Embedders can swap in their own provider by implementing this trait and threading it into the relevant _with_provider entry points (the HybridSigningKey::generate_with_provider demonstration is wired up in this commit; the rest of the crate continues to call the OsRng-using default until a follow-up sweep lifts the abstraction through every call site).

§Phase 3.8 scope (this commit)

Trait + default OsRng impl + tests. No new crate dependencies (this module uses only what already ships in Cargo.toml).

What is intentionally NOT in scope here:

  • Refactoring every existing thread_rng() / OsRng call site to thread an Arc<dyn RngProvider> through the codebase. That sweep is a follow-up.
  • A real NIST SP 800-90A DRBG (e.g., HMAC-DRBG). The trait is shaped to accept one, but the impl itself is Phase 5 (FIPS) work.
  • A hardware-RNG impl. Those are inherently target-specific and belong in a downstream HAL adapter crate, not in phantom_protocol itself.

§Slotting in alternative providers

§Hardware TRNG on embedded

On microcontrollers exposing a true-RNG peripheral (e.g., the STM32 RNG, the nRF52 RNG, RP2040 ROSC, …), the HAL crate typically exposes a blocking reader (embedded_hal::blocking::rng::Read or the rand_core::RngCore impl that newer HALs wrap it in). A downstream adapter looks roughly like:

use phantom_protocol::crypto::rng::RngProvider;
use core::sync::atomic::AtomicBool;
use spin::Mutex;          // or critical_section::Mutex on no_std-no-alloc

pub struct HwRng<R> {
    inner: Mutex<R>,
}

impl<R> HwRng<R> {
    pub fn new(peripheral: R) -> Self {
        Self { inner: Mutex::new(peripheral) }
    }
}

impl<R> RngProvider for HwRng<R>
where
    R: rand_core::RngCore + Send + 'static,
{
    fn fill_bytes(&self, dest: &mut [u8]) {
        self.inner.lock().fill_bytes(dest);
    }
}

The Mutex is needed because fill_bytes takes &self. A real HAL adapter should also surface health-test failures from the peripheral (most TRNGs have a stuck-bit / continuous-test register) rather than returning silently-biased bytes.

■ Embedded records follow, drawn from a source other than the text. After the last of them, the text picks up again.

==> src/rtl/stopwatch_input_ctrl.sv <==
// Stopwatch front end: synchronizes and debounces three raw buttons, then runs the
// IDLE/RUN/PAUSED control FSM and the divider that paces the downstream BCD counters.
module stopwatch_input_ctrl #(
    parameter int DB_CYCLES = 1000000,
    parameter int TICK_DIV  = 1000000
) (
    input  logic clk_100MHz,
    input  logic reset,
    input  logic start_btn,
    input  logic stop_btn,
    input  logic lap_btn,
    output logic run,
    output logic tick,
    output logic clear,
    output logic lap_hold
);

    localparam int CNT_W = $clog2(DB_CYCLES + 1);
    localparam int DIV_W = (TICK_DIV > 1) ? $clog2(TICK_DIV) : 1;
    localparam logic [CNT_W-1:0] DB_LAST  = CNT_W'(DB_CYCLES - 1);
    localparam logic [DIV_W-1:0] DIV_LAST = DIV_W'(TICK_DIV - 1);

    typedef enum logic [1:0] {
        IDLE   = 2'd0,
        RUN    = 2'd1,
        PAUSED = 2'd2
    } state_t;

    // Button order in the vectors below: bit 0 start, bit 1 stop, bit 2 lap.
    logic [2:0]       w_raw;
    logic [2:0]       r_sync1;
    logic [2:0]       r_sync2;
    logic [2:0]       r_db_level;
    logic [2:0]       r_db_level_d;
    logic [2:0]       r_press;
    logic [CNT_W-1:0] r_db_cnt [3];

    assign w_raw = {lap_btn, stop_btn, start_btn};

    // NOTE: every register is written with <= so all flops sample the same pre-edge values.
    always_ff @(posedge clk_100MHz) begin
        if (!reset) begin
            r_sync1      <= '0;
            r_sync2      <= '0;
            r_db_level   <= '0;
            r_db_level_d <= '0;
            r_press      <= '0;
            for (int i = 0; i < 3; i++) begin
                r_db_cnt[i] <= '0;
            end
        end else begin
            r_sync1      <= w_raw;
            r_sync2      <= r_sync1;
            r_db_level_d <= r_db_level;
            r_press      <= r_db_level & ~r_db_level_d;
            for (int i = 0; i < 3; i++) begin
                if (r_sync2[i] == r_db_level[i]) begin
                    r_db_cnt[i] <= '0;
                end else if (r_db_cnt[i] == DB_LAST) begin
                    r_db_level[i] <= r_sync2[i];
                    r_db_cnt[i]   <= '0;
                end else begin
                    r_db_cnt[i] <= r_db_cnt[i] + CNT_W'(1);
                end
            end
        end
    end

    // Stop wins over a coincident start, so a simultaneous start is discarded.
    logic w_start_p;
    logic w_stop_p;
    logic w_lap_p;

    assign w_stop_p  = r_press[1];
    assign w_start_p = r_press[0] & ~r_press[1];
    assign w_lap_p   = r_press[2];

    state_t           r_state;
    state_t           w_next_state;
    logic             r_lap_hold;
    logic             w_lap_next;
    logic             r_clear;
    logic             w_clear_next;
    logic             r_tick;
    logic [DIV_W-1:0] r_div;
    logic             w_counting;

    // NOTE: every always_comb output gets a default first so no path can infer a latch.
    always_comb begin
        w_next_state = r_state;
        w_lap_next   = r_lap_hold;
        w_clear_next = 1'b0;
        case (r_state)
            IDLE: begin
                if (w_start_p) w_next_state = RUN;
            end
            RUN: begin
                if (w_stop_p) w_next_state = PAUSED;
                if (w_lap_p)  w_lap_next   = ~r_lap_hold;
            end
            PAUSED: begin
                if (w_lap_p) w_lap_next = 1'b0;
                if (w_stop_p) begin
                    w_next_state = IDLE;
                    w_clear_next = 1'b1;
                    w_lap_next   = 1'b0;
                end else if (w_start_p) begin
                    w_next_state = RUN;
                end
            end
            default: w_next_state = IDLE;
        endcase
    end

    // Counting only while staying in RUN keeps tick from ever landing outside RUN.
    assign w_counting = (r_state == RUN) && (w_next_state == RUN);

    always_ff @(posedge clk_100MHz) begin
        if (!reset) begin
            r_state    <= IDLE;
            r_lap_hold <= 1'b0;
            r_clear    <= 1'b0;
            r_tick     <= 1'b0;
            r_div      <= '0;
        end else begin
            r_state    <= w_next_state;
            r_lap_hold <= w_lap_next;
            r_clear    <= w_clear_next;
            r_tick     <= w_counting && (r_div == DIV_LAST);
            if (w_clear_next) begin
                r_div <= '0;
            end else if (w_counting) begin
                r_div <= (r_div == DIV_LAST) ? '0 : r_div + DIV_W'(1);
            end
        end
    end

    assign run      = (r_state == RUN);
    assign tick     = r_tick;
    assign clear    = r_clear;
    assign lap_hold = r_lap_hold;

endmodule

==> config.mk <==
export PLATFORM = sky130hd
export DESIGN_NAME = stopwatch_input_ctrl
export DESIGN_NICKNAME = d
export VERILOG_FILES = /design/src/rtl/stopwatch_input_ctrl.sv
export SDC_FILE = /design/constraint.sdc
export NUM_CORES = 1
export LEC_CHECK = 0
export ABC_CLOCK_PERIOD_IN_PS = 2800
export CAP_MARGIN = 20
export CORE_MARGIN = 5
export CORE_UTILIZATION = 60
export CTS_CLUSTER_DIAMETER = 150
export CTS_CLUSTER_SIZE = 8
export DETAILED_ROUTE_END_ITERATION = 10
export HOLD_SLACK_MARGIN = 0.06
export PLACE_DENSITY = 0.8
export SETUP_SLACK_MARGIN = 0.4
export SYNTH_ARGS = -nofsm -noshare
export SYNTH_HDL_FRONTEND = slang
export SYNTH_SLANG_ARGS = --single-unit
==> constraint.sdc <==
create_clock -name clk_100MHz -period 2.8 [get_ports clk_100MHz]
set_input_delay 0.56 -clock clk_100MHz [delete_from_list [all_inputs] [get_ports clk_100MHz]]
set_output_delay 0.56 -clock clk_100MHz [all_outputs]
set_load 0.005 [all_outputs]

§NIST-approved DRBG in FIPS mode

Phase 5 will add an internal HmacDrbg (SP 800-90A § 10.1.2) keyed from getrandom at boot and re-seeded on a request / time interval per SP 800-90A § 9. The skeleton:

use phantom_protocol::crypto::rng::RngProvider;
use std::sync::Mutex;

pub struct HmacDrbg { /* V, Key, reseed_counter, ... */ }
impl HmacDrbg {
    pub fn from_entropy() -> Self { /* seed from getrandom */ todo!() }
    fn generate(&mut self, out: &mut [u8]) { /* SP 800-90A 10.1.2.5 */ todo!() }
}

pub struct FipsDrbg(Mutex<HmacDrbg>);
impl RngProvider for FipsDrbg {
    fn fill_bytes(&self, dest: &mut [u8]) {
        self.0.lock().expect("DRBG poisoned").generate(dest);
    }
}

See docs/compliance/fips-readiness.md for the larger picture.

§Deterministic test fixture

See tests::CounterRng below for a tiny in-tree example.

Structs§

OsRng
Default RngProvider — delegates to getrandom and therefore to the OS’s CSPRNG on every supported target.

Traits§

RngProvider
Source of cryptographically secure random bytes.